My comnpany has been working for some time on a definitive solution to the crosstalk problem and this will be available in the very near future. At this point DSL will be capable of delivering 8 Mb/s doenstream and 1 Mb/s upstream.
I agree that the telephone companies have been very tardy and inefficient in their deployment of DSL in North America. In the rest of the world the story is very different, with DSL holding 60% of the market in Eurpope and increasing its lead, while the developed Pacific Rim countries have even greater penetration of DSL. America is at risk of becoming a DSL backwater.
What's the answer to the deployment problem? Well, we're working on that too, but it's a bit like pushing damp string uphill! The C-LECs want new technologies and new methods so they can compete against the cable companies, but the majors seem incapable of grasping the nettle and changing.

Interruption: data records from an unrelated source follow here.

From an optimization exercise on the open Yosys and OpenROAD flow, aimed at small area; shortcuts taken in it are not production practice.
No functional check of the RTL was part of this run.
No activity file was given, so power comes from the tool's default toggle rates.

File: config.mk
export PLATFORM = sky130hd
export DESIGN_NAME = pwm_ppm_core
export DESIGN_NICKNAME = pwm_ppm_core
export VERILOG_FILES = /design/flow/design.v
export SDC_FILE = /design/flow/constraint.sdc
export NUM_CORES = 4
export LEC_CHECK = 0
export CAP_MARGIN = 20
export CORE_MARGIN = 2
export CORE_UTILIZATION = 40
export SLEW_MARGIN = 20
File: design.v
/*verilator lint_off WIDTH*/
module pwm_ppm_core #(
    parameter integer N_PWM  = 16,      
    parameter integer N_PPM  = 16,      
    parameter integer F      = 1000,    
    parameter integer OFFSET = 100,     
    parameter integer DW_MAX = 65535    
) (
    input  wire              clk,
    input  wire              rst,           
    input  wire              cmd_valid,
    input  wire [31:0]       cmd,
    output reg               rsp_valid,
    output reg  [31:0]       rsp,
    input  wire              pwm_tick,
    output wire [N_PWM-1:0]  pwm_out,
    input  wire              ppm_tick,
    input  wire [15:0]       ppm_sample
);
    localparam [3:0] OP_SETW = 4'h1;
    localparam [3:0] OP_GETW = 4'h2;
    localparam [3:0] OP_INIT = 4'h3;
    localparam [3:0] ST_OK          = 4'h0;
    localparam [3:0] ST_INVALID_CH  = 4'h1;
    localparam [3:0] ST_ILLEGAL     = 4'h2;
    localparam [31:0] ACC_MAX = 32'hFFFF_FFFF;
    reg              pwm_armed;
    reg              ppm_armed;
    reg  [15:0]      fc;
    reg  [N_PWM-1:0] out_q;
    reg  [15:0]      cw  [0:N_PWM-1];
    reg  [15:0]      cp  [0:N_PWM-1];
    reg  [31:0]      acc [0:N_PPM-1];
    reg  [15:0]      dw  [0:N_PPM-1];
    assign pwm_out = out_q;
    wire [3:0]  op  = cmd[31:28];
    wire [3:0]  rsv = cmd[27:24];
    wire [7:0]  ch  = cmd[23:16];
    wire [15:0] val = cmd[15:0];
    wire is_setw = (op == OP_SETW) && (rsv == 4'd0);
    wire is_getw = (op == OP_GETW) && (rsv == 4'd0) && (val == 16'd0);
    wire is_init = (op == OP_INIT) && (cmd[27:0] == 28'd0);
    wire setw_ch_ok = (ch < N_PWM);
    wire getw_ch_ok = (ch < N_PPM);
    wire do_setw = cmd_valid && is_setw && setw_ch_ok;
    wire do_init = cmd_valid && is_init;
    wire signed [16:0] val_s = {val[15], val};
    reg  [15:0] clamped;
    always @(*) begin
        if (val_s < 0)
            clamped = 16'd0;
        else if (val_s > F - 1)
            clamped = F - 1;
        else
            clamped = val;
    end
    reg [31:0] rsp_next;
    always @(*) begin
        if (!(is_setw || is_getw || is_init))
            rsp_next = {ST_ILLEGAL, 28'd0};
        else if (is_setw)
            rsp_next = setw_ch_ok ? {ST_OK, 28'd0} : {ST_INVALID_CH, 28'd0};
        else if (is_getw)
            rsp_next = getw_ch_ok ? {ST_OK, 12'd0, dw[ch[3:0]]} : {ST_INVALID_CH, 28'd0};
        else
            rsp_next = {ST_OK, 28'd0};
    end
    always @(posedge clk) begin
        if (rst) begin
            rsp_valid <= 1'b0;
            rsp       <= 32'd0;
        end else begin
            rsp_valid <= cmd_valid;
            if (cmd_valid)
                rsp <= rsp_next;
        end
    end
    always @(posedge clk) begin
        if (rst) begin
            pwm_armed <= 1'b0;
            ppm_armed <= 1'b0;
        end else if (do_init) begin
            pwm_armed <= 1'b1;
            ppm_armed <= 1'b1;
        end
    end
    wire pwm_act  = pwm_tick && pwm_armed;
    wire boundary = (fc == 16'd0);
    always @(posedge clk) begin
        if (rst) begin
            fc <= 16'd0;
        end else if (pwm_act) begin
            if (boundary)
                fc <= F - 1;
            else
                fc <= fc - 16'd1;
        end
    end
    genvar gp;
    generate
        for (gp = 0; gp < N_PWM; gp = gp + 1) begin : g_pwm
            always @(posedge clk) begin
                if (rst) begin
                    cw[gp]    <= 16'd0;
                    cp[gp]    <= 16'd0;
                    out_q[gp] <= 1'b0;
                end else begin
                    if (do_setw && ch == gp)
                        cw[gp] <= clamped;
                    if (pwm_act) begin
                        if (boundary) begin
                            cp[gp]    <= cw[gp];
                            out_q[gp] <= 1'b0;
                        end else if (cp[gp] != 16'd0) begin
                            cp[gp]    <= cp[gp] - 16'd1;
                            out_q[gp] <= 1'b1;
                        end else begin
                            out_q[gp] <= 1'b0;
                        end
                    end
                end
            end
        end
    endgenerate
    wire ppm_act = ppm_tick && ppm_armed;
    genvar gi;
    generate
        for (gi = 0; gi < N_PPM; gi = gi + 1) begin : g_ppm
            wire [31:0] excess = acc[gi] - OFFSET;
            always @(posedge clk) begin
                if (rst) begin
                    acc[gi] <= 32'd0;
                    dw[gi]  <= 16'd0;
                end else if (ppm_act) begin
                    if (ppm_sample[gi]) begin
                        if (acc[gi] != ACC_MAX)
                            acc[gi] <= acc[gi] + 32'd1;
                    end else begin
                        if (acc[gi] > OFFSET) begin
                            if (excess > DW_MAX)
                                dw[gi] <= DW_MAX;
                            else
                                dw[gi] <= excess[15:0];
                        end
                        acc[gi] <= 32'd0;
                    end
                end
            end
        end
    endgenerate
endmodule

However, it would be a mistake to write DSL off in North America. The cable companies have invested huge quantities of borrowed or equity money in their infrastructure and they must service that debt. They can't raise their prices much further without driving their customers to DSL so they are in a bit of a cleft stick. DSL, on the other hand, uses already installed infrastructure, the majority of which is free from financial encumberance, so the telcos have a significant advantage, if they will sieze it.
Cable suffers from its own restrictions. For example, the spectral bandwidth of a co-ax is relatively limited, and only so many customers can be fitted into that bandwidth, along with the usual cable transmissions, which are broadcast and take up a fixed and significant portion of bandwidth. The only way for cable companies to overcome this problem is to increase the number of cable Optical Terminating Units in the field and the number of cables connected to them, which is a further investment which they will be hard pressed to finance.
Oh, and Tomatge; I'd just as soon not be lectured on DSL, it's a subject about which I am not too inexpert.